Little is known about his early life until about 1920 where the US Federal Census finds him living in Salem, Kenosha, Wisconsin with his mother, sister, brother and Uncle. His father is believed to have died a year earlier. In 1925 the Iowa State Census finds him living Newell, Buena Vista, Iowa with his sister Helen. The whereabouts of his mother are unknown at this point. The 1930 US Federal Census finds him renting a room in Newell, Buena Vista, Iowa.
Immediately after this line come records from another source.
## src/rtl/dec_exe_hazard_ctrl.sv

```systemverilog
// ---------------------------------------------------------------------------
// dec_exe_hazard_ctrl
//
// Control for the fetch->decode and decode->execute pipeline registers.
//  - Holds the whole front end while a multi-cycle execute unit is busy.
//  - Squashes wrong-path work for FLUSH_CYCLES cycles after an execute-stage
//    redirect (fetch->decode loads a NOP, decode->execute loads a bubble).
//  - Detects load-use hazards and inserts a single bubble.
//  - Selects decode-side operand forwarding for rs1/rs2.
//  - Keeps saturating stall and flush performance counters.
//
// Parameters
//  FLUSH_CYCLES : squash cycles after an accepted redirect (>= 1)
//  CNT_W        : width of the performance counters
//
// Ports
//  clk, reset                       : clock (rising edge), async active-high reset
//  dec_valid/rs1/rs2/uses_rs1/rs2   : decode-stage instruction operands
//  exe_valid/rd/regw/memr           : execute-stage instruction (D/E register output)
//  exe_busy                         : multi-cycle execute unit still working
//  exe_redirect                     : execute resolved a taken branch/jump
//  mem_rd/mem_regw                  : memory-stage destination
//  if_id_enable/if_id_flush         : fetch->decode register control
//  dec_exe_enable/dec_exe_bubble    : decode->execute register control
//  fwd_rs1_sel/fwd_rs2_sel          : 00 regfile, 01 execute, 10 memory stage
//  stall_cnt/flush_cnt              : saturating performance counters
//
// The register controls are a same-cycle function of the current state and
// the hazard inputs: a load-use stall or redirect must act on the very cycle
// it is detected, so only the state, flush down-counter and performance
// counters are registered.
// ---------------------------------------------------------------------------
module dec_exe_hazard_ctrl #(
  parameter int FLUSH_CYCLES = 1,
  parameter int CNT_W        = 32
) (
  input  logic             clk,
  input  logic             reset,
  input  logic             dec_valid,
  input  logic [4:0]       dec_rs1,
  input  logic [4:0]       dec_rs2,
  input  logic             dec_uses_rs1,
  input  logic             dec_uses_rs2,
  input  logic             exe_valid,
  input  logic [4:0]       exe_rd,
  input  logic             exe_regw,
  input  logic             exe_memr,
  input  logic             exe_busy,
  input  logic             exe_redirect,
  input  logic [4:0]       mem_rd,
  input  logic             mem_regw,
  output logic             if_id_enable,
  output logic             if_id_flush,
  output logic             dec_exe_enable,
  output logic             dec_exe_bubble,
  output logic [1:0]       fwd_rs1_sel,
  output logic [1:0]       fwd_rs2_sel,
  output logic [CNT_W-1:0] stall_cnt,
  output logic [CNT_W-1:0] flush_cnt
);

  // Down-counter wide enough to hold FLUSH_CYCLES-1 (at least one bit).
  localparam int FC_W = (FLUSH_CYCLES > 1) ? ($clog2(FLUSH_CYCLES) + 1) : 1;

  localparam logic [FC_W-1:0]  FC_RELOAD = FC_W'(FLUSH_CYCLES - 1);
  localparam logic [FC_W-1:0]  FC_ONE    = FC_W'(1);
  localparam logic [FC_W-1:0]  FC_ZERO   = {FC_W{1'b0}};
  localparam logic [CNT_W-1:0] CNT_ZERO  = {CNT_W{1'b0}};
  localparam logic [CNT_W-1:0] CNT_MAX   = {CNT_W{1'b1}};

  localparam logic [1:0] FWD_RF  = 2'b00;
  localparam logic [1:0] FWD_EXE = 2'b01;
  localparam logic [1:0] FWD_MEM = 2'b10;

  typedef enum logic [1:0] {
    ST_RUN   = 2'd0,
    ST_BUSY  = 2'd1,
    ST_FLUSH = 2'd2
  } state_t;

  state_t          state_r;
  state_t          next_state_s;
  logic [FC_W-1:0] flush_ctr_r;
  logic [FC_W-1:0] next_flush_ctr_s;
  logic            in_flush_s;
  logic            load_use_s;
  logic            redirect_acc_s;
  logic            stall_evt_s;

  // Saturating increment: holds at all-ones instead of wrapping.
  function automatic logic [CNT_W-1:0] sat_inc(input logic [CNT_W-1:0] v);
    logic [CNT_W-1:0] r;
    if (v == CNT_MAX) begin
      r = v;
    end else begin
      r = v + CNT_W'(1);
    end
    return r;
  endfunction

  // Forwarding source for one operand; execute is younger so it wins, and
  // a load in execute has no result yet so it never forwards from there.
  function automatic logic [1:0] fwd_sel(
    input logic [4:0] rs,
    input logic       e_valid,
    input logic       e_regw,
    input logic       e_memr,
    input logic [4:0] e_rd,
    input logic       m_regw,
    input logic [4:0] m_rd
  );
    logic [1:0] r;
    if (e_valid && e_regw && !e_memr && (e_rd != 5'd0) && (e_rd == rs)) begin
      r = FWD_EXE;
    end else if (m_regw && (m_rd != 5'd0) && (m_rd == rs)) begin
      r = FWD_MEM;
    end else begin
      r = FWD_RF;
    end
    return r;
  endfunction

  // Load in execute whose destination the decode instruction reads.
  always_comb begin
    load_use_s = exe_valid && exe_memr && exe_regw && (exe_rd != 5'd0) && dec_valid &&
                 ((dec_uses_rs1 && (dec_rs1 == exe_rd)) ||
                  (dec_uses_rs2 && (dec_rs2 == exe_rd)));
  end

  // Decode current state; BUSY with exe_busy low behaves exactly like RUN.
  always_comb begin
    case (state_r)
      ST_RUN:   in_flush_s = 1'b0;
      ST_BUSY:  in_flush_s = 1'b0;
      ST_FLUSH: in_flush_s = 1'b1;
      default:  in_flush_s = 1'b0;
    endcase
  end

  // Pipeline register controls and next state, in priority busy > redirect > load-use.
  always_comb begin
    if_id_enable     = 1'b0;
    if_id_flush      = 1'b0;
    dec_exe_enable   = 1'b0;
    dec_exe_bubble   = 1'b0;
    redirect_acc_s   = 1'b0;
    next_state_s     = state_r;
    next_flush_ctr_s = flush_ctr_r;
    if (reset) begin
      next_state_s     = ST_RUN;
      next_flush_ctr_s = FC_ZERO;
    end else if (exe_busy) begin
      // Hold everything; any flush in progress is abandoned.
      next_state_s     = ST_BUSY;
      next_flush_ctr_s = FC_ZERO;
    end else if (exe_redirect) begin
      if_id_enable   = 1'b1;
      if_id_flush    = 1'b1;
      dec_exe_enable = 1'b1;
      dec_exe_bubble = 1'b1;
      redirect_acc_s = 1'b1;
      if (FLUSH_CYCLES > 1) begin
        next_state_s     = ST_FLUSH;
        next_flush_ctr_s = FC_RELOAD;
      end else begin
        next_state_s     = ST_RUN;
        next_flush_ctr_s = FC_ZERO;
      end
    end else if (in_flush_s) begin
      if_id_enable   = 1'b1;
      if_id_flush    = 1'b1;
      dec_exe_enable = 1'b1;
      dec_exe_bubble = 1'b1;
      if (flush_ctr_r <= FC_ONE) begin
        next_state_s     = ST_RUN;
        next_flush_ctr_s = FC_ZERO;
      end else begin
        next_state_s     = ST_FLUSH;
        next_flush_ctr_s = flush_ctr_r - FC_ONE;
      end
    end else if (load_use_s) begin
      // Freeze fetch->decode, push a bubble into execute for this cycle only.
      if_id_enable     = 1'b0;
      dec_exe_enable   = 1'b1;
      dec_exe_bubble   = 1'b1;
      next_state_s     = ST_RUN;
      next_flush_ctr_s = FC_ZERO;
    end else begin
      if_id_enable     = 1'b1;
      dec_exe_enable   = 1'b1;
      next_state_s     = ST_RUN;
      next_flush_ctr_s = FC_ZERO;
    end
  end

  // Operand forwarding selects, forced to regfile while in reset.
  always_comb begin
    if (reset) begin
      fwd_rs1_sel = FWD_RF;
      fwd_rs2_sel = FWD_RF;
    end else begin
      fwd_rs1_sel = fwd_sel(dec_rs1, exe_valid, exe_regw, exe_memr, exe_rd, mem_regw, mem_rd);
      fwd_rs2_sel = fwd_sel(dec_rs2, exe_valid, exe_regw, exe_memr, exe_rd, mem_regw, mem_rd);
    end
  end

  // A stall cycle is any cycle the front end does not advance normally.
  always_comb begin
    stall_evt_s = (!if_id_enable) || dec_exe_bubble;
  end

  // State, flush down-counter and performance counters.
  always_ff @(posedge clk or posedge reset) begin
    if (reset) begin
      state_r     <= ST_RUN;
      flush_ctr_r <= FC_ZERO;
      stall_cnt   <= CNT_ZERO;
      flush_cnt   <= CNT_ZERO;
    end else begin
      state_r     <= next_state_s;
      flush_ctr_r <= next_flush_ctr_s;
      if (stall_evt_s) begin
        stall_cnt <= sat_inc(stall_cnt);
      end else begin
        stall_cnt <= stall_cnt;
      end
      if (redirect_acc_s) begin
        flush_cnt <= sat_inc(flush_cnt);
      end else begin
        flush_cnt <= flush_cnt;
      end
    end
  end

endmodule

```
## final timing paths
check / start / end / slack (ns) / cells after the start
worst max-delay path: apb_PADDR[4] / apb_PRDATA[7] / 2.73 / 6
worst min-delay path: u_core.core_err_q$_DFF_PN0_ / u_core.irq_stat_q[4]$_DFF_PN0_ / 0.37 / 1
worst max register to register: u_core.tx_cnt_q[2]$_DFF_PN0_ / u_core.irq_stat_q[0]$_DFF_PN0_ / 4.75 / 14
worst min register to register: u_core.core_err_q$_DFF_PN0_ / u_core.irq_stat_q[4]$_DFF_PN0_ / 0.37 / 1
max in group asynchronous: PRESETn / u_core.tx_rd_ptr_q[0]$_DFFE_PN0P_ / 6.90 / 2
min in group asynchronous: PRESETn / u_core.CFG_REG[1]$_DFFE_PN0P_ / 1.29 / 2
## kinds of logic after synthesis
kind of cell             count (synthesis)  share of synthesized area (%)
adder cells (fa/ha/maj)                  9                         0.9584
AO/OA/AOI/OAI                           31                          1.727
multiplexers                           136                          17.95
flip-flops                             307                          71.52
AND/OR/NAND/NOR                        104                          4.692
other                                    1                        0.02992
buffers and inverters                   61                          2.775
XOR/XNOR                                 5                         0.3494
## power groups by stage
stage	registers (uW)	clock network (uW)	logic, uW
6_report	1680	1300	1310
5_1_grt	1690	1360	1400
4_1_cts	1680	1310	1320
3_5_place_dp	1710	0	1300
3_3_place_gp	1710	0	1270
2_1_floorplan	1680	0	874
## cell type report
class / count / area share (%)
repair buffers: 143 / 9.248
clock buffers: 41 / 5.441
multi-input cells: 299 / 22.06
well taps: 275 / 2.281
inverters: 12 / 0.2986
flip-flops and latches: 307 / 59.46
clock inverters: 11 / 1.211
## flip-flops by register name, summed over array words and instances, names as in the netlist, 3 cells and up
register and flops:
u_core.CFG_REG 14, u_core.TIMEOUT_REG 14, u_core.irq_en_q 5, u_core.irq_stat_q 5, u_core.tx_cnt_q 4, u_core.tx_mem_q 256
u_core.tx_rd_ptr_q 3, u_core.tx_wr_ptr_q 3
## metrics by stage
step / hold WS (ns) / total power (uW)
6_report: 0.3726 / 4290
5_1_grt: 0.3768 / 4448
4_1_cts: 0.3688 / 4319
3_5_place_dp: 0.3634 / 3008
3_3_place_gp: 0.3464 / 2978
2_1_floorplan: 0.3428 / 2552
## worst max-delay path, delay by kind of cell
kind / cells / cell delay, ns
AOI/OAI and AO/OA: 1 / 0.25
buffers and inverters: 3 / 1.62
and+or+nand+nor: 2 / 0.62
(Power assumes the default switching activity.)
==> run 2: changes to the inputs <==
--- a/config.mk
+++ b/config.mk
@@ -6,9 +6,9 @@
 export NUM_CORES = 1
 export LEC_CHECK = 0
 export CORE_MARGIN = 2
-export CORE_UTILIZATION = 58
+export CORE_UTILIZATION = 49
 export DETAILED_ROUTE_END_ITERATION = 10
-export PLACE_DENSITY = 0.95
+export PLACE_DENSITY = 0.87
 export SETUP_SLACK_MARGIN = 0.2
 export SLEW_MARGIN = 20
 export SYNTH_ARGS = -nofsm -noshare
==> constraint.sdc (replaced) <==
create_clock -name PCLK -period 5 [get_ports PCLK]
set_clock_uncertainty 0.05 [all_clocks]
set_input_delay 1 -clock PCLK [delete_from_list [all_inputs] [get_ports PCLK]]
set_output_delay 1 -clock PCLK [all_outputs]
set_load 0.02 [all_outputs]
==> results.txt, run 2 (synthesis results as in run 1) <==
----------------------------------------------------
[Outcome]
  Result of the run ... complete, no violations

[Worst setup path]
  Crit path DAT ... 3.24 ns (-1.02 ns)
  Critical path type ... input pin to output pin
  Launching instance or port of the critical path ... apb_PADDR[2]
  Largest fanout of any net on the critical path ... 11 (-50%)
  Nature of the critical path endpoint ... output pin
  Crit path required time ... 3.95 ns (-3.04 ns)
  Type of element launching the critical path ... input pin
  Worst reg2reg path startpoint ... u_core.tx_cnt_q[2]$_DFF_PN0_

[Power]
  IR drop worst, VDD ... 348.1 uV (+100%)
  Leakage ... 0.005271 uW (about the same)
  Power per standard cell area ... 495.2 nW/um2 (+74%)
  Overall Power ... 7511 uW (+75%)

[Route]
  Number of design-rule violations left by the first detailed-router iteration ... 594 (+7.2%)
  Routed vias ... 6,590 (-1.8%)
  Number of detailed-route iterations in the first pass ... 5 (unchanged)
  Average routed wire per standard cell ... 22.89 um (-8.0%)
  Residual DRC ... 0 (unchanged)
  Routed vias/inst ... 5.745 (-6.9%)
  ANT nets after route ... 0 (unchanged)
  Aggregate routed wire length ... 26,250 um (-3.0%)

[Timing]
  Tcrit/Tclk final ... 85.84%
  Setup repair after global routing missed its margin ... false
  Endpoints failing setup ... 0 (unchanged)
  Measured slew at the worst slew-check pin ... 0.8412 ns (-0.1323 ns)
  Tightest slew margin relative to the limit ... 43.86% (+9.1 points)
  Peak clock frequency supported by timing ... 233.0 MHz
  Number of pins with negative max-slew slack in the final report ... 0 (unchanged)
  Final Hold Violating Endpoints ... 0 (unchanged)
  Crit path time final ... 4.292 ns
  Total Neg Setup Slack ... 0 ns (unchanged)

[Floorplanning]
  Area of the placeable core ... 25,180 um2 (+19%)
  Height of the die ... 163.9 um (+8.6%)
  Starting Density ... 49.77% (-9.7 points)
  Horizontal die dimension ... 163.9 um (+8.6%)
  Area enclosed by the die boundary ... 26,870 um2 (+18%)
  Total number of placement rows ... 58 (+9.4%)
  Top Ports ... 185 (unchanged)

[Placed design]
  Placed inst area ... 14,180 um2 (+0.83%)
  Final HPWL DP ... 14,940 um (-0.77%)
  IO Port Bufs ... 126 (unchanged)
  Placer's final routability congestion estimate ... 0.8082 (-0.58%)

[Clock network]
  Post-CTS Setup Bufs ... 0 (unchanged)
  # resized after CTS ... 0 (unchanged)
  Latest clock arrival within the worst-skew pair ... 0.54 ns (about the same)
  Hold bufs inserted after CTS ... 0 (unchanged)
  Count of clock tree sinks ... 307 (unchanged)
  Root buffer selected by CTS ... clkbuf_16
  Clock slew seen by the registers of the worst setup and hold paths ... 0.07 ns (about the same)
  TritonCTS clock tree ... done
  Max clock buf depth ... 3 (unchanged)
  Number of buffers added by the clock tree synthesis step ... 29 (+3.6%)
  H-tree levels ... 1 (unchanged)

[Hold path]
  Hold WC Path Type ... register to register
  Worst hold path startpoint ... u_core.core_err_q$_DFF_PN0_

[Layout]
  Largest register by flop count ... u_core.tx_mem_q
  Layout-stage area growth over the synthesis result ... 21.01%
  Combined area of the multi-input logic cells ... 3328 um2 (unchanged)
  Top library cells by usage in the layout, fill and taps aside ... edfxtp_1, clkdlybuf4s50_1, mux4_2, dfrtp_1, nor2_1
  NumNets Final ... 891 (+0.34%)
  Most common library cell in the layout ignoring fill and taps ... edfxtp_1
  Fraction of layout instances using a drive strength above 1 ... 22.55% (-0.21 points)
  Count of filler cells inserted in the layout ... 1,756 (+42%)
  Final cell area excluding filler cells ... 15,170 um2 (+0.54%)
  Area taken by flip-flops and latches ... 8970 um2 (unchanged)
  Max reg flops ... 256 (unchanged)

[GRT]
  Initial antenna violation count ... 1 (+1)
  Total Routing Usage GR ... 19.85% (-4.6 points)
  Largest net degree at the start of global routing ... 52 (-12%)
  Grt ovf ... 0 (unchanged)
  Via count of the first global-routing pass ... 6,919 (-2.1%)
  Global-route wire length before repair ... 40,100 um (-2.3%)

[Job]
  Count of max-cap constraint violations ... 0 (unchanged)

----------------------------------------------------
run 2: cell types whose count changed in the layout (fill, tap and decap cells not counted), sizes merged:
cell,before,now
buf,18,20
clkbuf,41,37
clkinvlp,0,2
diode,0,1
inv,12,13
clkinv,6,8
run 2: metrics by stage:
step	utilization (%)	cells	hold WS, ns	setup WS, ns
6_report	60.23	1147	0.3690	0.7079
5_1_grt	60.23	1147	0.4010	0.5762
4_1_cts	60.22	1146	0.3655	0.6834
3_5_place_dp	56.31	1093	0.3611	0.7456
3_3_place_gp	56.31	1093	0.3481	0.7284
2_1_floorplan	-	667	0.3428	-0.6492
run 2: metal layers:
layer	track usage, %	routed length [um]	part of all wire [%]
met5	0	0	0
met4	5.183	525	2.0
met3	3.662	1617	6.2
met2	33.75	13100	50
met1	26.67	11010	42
--- src/rtl/sync2.sv ---
// Two-flop synchronizer whose asynchronous reset value is supplied by a port.
module sync2 (
    input  logic clk,
    input  logic reset,
    input  logic rst_val,
    input  logic d,
    output logic q
);

    logic meta;

    always_ff @(posedge clk or posedge reset) begin
        if (reset) begin
            meta <= rst_val;
            q    <= rst_val;
        end else begin
            meta <= d;
            q    <= meta;
        end
    end

endmodule

--- src/rtl/step_gen.sv ---
// Debounced pushbutton single-stepper: one step pulse per qualified press, capturing w_in.
// Optional auto-repeat while held is enabled by defining STEP_GEN_AUTO_REPEAT_EN.
module step_gen
    import step_gen_pkg::*;
#(
    parameter int unsigned DEBOUNCE_CYCLES = DEBOUNCE_CYCLES_DEF,
    parameter int unsigned REPEAT_CYCLES   = REPEAT_CYCLES_DEF
) (
    input  logic       CLOCK_50,
    input  logic       reset,
    input  logic       key_n,
    input  logic       w_in,
    output logic       step,
    output logic       w_out,
    output logic [7:0] press_cnt,
    output logic       busy
);

    localparam int unsigned CNT_MAX = max_u(DEBOUNCE_CYCLES, REPEAT_CYCLES);
    localparam int unsigned CNT_W   = (CNT_MAX > 1) ? $clog2(CNT_MAX) : 1;
    // Entry into a wait state is the first stable sample, so the exit fires one count early.
    localparam int unsigned DEB_LAST = DEBOUNCE_CYCLES - 2;

    logic             key_s;
    logic             w_s;
    state_t           state;
    state_t           state_next;
    logic [CNT_W-1:0] cnt;
    logic [CNT_W-1:0] cnt_next;
    logic             step_next;

    sync2 u_sync_key (
        .clk     (CLOCK_50),
        .reset   (reset),
        .rst_val (1'b1),
        .d       (key_n),
        .q       (key_s)
    );

    sync2 u_sync_w (
        .clk     (CLOCK_50),
        .reset   (reset),
        .rst_val (1'b0),
        .d       (w_in),
        .q       (w_s)
    );

    // Next-state, debounce counter and step decision
    always_comb begin
        state_next = state;
        cnt_next   = cnt;
        step_next  = 1'b0;
        case (state)
            IDLE: begin
                if (!key_s) begin
                    state_next = PRESS_WAIT;
                    cnt_next   = '0;
                end
            end
            PRESS_WAIT: begin
                if (key_s) begin
                    state_next = IDLE;
                    cnt_next   = '0;
                end else if (cnt == CNT_W'(DEB_LAST)) begin
                    state_next = HELD;
                    cnt_next   = '0;
                    step_next  = 1'b1;
                end else begin
                    cnt_next = cnt + CNT_W'(1);
                end
            end
            HELD: begin
                if (key_s) begin
                    state_next = RELEASE_WAIT;
                    cnt_next   = '0;
                end
`ifdef STEP_GEN_AUTO_REPEAT_EN
                else if (cnt == CNT_W'(REPEAT_CYCLES - 1)) begin
                    cnt_next  = '0;
                    step_next = 1'b1;
                end else begin
                    cnt_next = cnt + CNT_W'(1);
                end
`endif
            end
            RELEASE_WAIT: begin
                if (!key_s) begin
                    state_next = HELD;
                    cnt_next   = '0;
                end else if (cnt == CNT_W'(DEB_LAST)) begin
                    state_next = IDLE;
                    cnt_next   = '0;
                end else begin
                    cnt_next = cnt + CNT_W'(1);
                end
            end
            default: begin
                state_next = IDLE;
                cnt_next   = '0;
            end
        endcase
    end

    // State and registered outputs
    always_ff @(posedge CLOCK_50 or posedge reset) begin
        if (reset) begin
            state     <= IDLE;
            cnt       <= '0;
            step      <= 1'b0;
            w_out     <= 1'b0;
            press_cnt <= 8'd0;
            busy      <= 1'b0;
        end else begin
            state <= state_next;
            cnt   <= cnt_next;
            step  <= step_next;
            busy  <= (state_next != IDLE);
            if (step_next) begin
                w_out     <= w_s;
                press_cnt <= press_cnt + 8'd1;
            end
        end
    end

endmodule
===== src/rtl/decode_pkg.sv =====
// decode_pkg: shared types and constants for the RV32I/RV64I decode stage.
// Contents: opcode constants, format/op-class/state enums, the decoded_t
// payload struct (PC and immediate held at the widest supported XLEN), and a
// sign-extension helper.
// Optional feature macro used by the decoder: DECODE_RV32M_EN.
package decode_pkg;

  localparam int unsigned XLEN_MAX = 64;

  localparam logic [6:0] OPC_LOAD     = 7'b0000011;
  localparam logic [6:0] OPC_MISC_MEM = 7'b0001111;
  localparam logic [6:0] OPC_OP_IMM   = 7'b0010011;
  localparam logic [6:0] OPC_AUIPC    = 7'b0010111;
  localparam logic [6:0] OPC_STORE    = 7'b0100011;
  localparam logic [6:0] OPC_OP       = 7'b0110011;
  localparam logic [6:0] OPC_LUI      = 7'b0110111;
  localparam logic [6:0] OPC_BRANCH   = 7'b1100011;
  localparam logic [6:0] OPC_JALR     = 7'b1100111;
  localparam logic [6:0] OPC_JAL      = 7'b1101111;
  localparam logic [6:0] OPC_SYSTEM   = 7'b1110011;

  typedef enum logic [2:0] {
    FMT_R = 3'd0,
    FMT_I = 3'd1,
    FMT_S = 3'd2,
    FMT_B = 3'd3,
    FMT_U = 3'd4,
    FMT_J = 3'd5
  } fmt_e;

  typedef enum logic [3:0] {
    OP_ALU    = 4'd0,
    OP_ALUI   = 4'd1,
    OP_LOAD   = 4'd2,
    OP_STORE  = 4'd3,
    OP_BRANCH = 4'd4,
    OP_JAL    = 4'd5,
    OP_JALR   = 4'd6,
    OP_LUI    = 4'd7,
    OP_AUIPC  = 4'd8,
    OP_SYSTEM = 4'd9,
    OP_FENCE  = 4'd10,
    OP_MUL    = 4'd11
  } op_e;

  typedef enum logic [1:0] {
    ST_EMPTY = 2'd0,
    ST_ONE   = 2'd1,
    ST_FULL  = 2'd2
  } state_e;

  typedef struct packed {
    logic [XLEN_MAX-1:0] pc;
    fmt_e                fmt;
    op_e                 op;
    logic [4:0]          rd;
    logic [4:0]          rs1;
    logic [4:0]          rs2;
    logic [2:0]          funct3;
    logic                alt;
    logic [XLEN_MAX-1:0] imm;
    logic                illegal;
  } decoded_t;

  // Sign-extend a 32-bit immediate to the widest XLEN; narrower XLENs truncate.
  function automatic logic [XLEN_MAX-1:0] sext32(input logic [31:0] v);
    return {{(XLEN_MAX-32){v[31]}}, v};
  endfunction

endpackage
From late 1950 through the 1970s Svend worked in a political research capacity for several Republican congressmen.

==Published books==
- The testamentary capacity of Sherlock Holmes; Parallel case; The unwritten canon lore, 1953
- I claim urgency!, 1953
- A statistical history of our Presidential elections, 1955
- A Sherlock Holmes Almanac, 1956
- Mark Twain & the Government, 1960
- House of Representatives voting records for 1959, 1960
- House of Representatives voting records for 1960, 1960
- A Statistical History of the American Presidential Elections, 1963
- The Gettysburg Addresses The Story of Two Orations, 1963
- A Statistical History of the American Presidential Elections., 1968
- Trans-o-grams: Fifty brand new, hitherto unpublished puzzles, containing quotes of historical, political and Biblical interest, interspersed with poetical wit and humor, 1973
- A Statistical History of the American Presidential Elections: With Supplementary Tables Covering 1968-1980, 1981

==Other published works==
- The Little Rock against the Big Rock, 1943
- Arkansas' Favorite Son, 1944
- Arkansas State Tuberculosis Sanatorium: The Nation's Largest, 1946
- Arkansas in Presidential Elections, 1963
- President Carter and the Honeymooners, National Review, 1977

==Family and death==

On September 4, 1937, Svend married Mary Agnes Ates. Mary is the niece of Roscoe Blevel Ates. Svend and Mary produced three children – two boys and one girl.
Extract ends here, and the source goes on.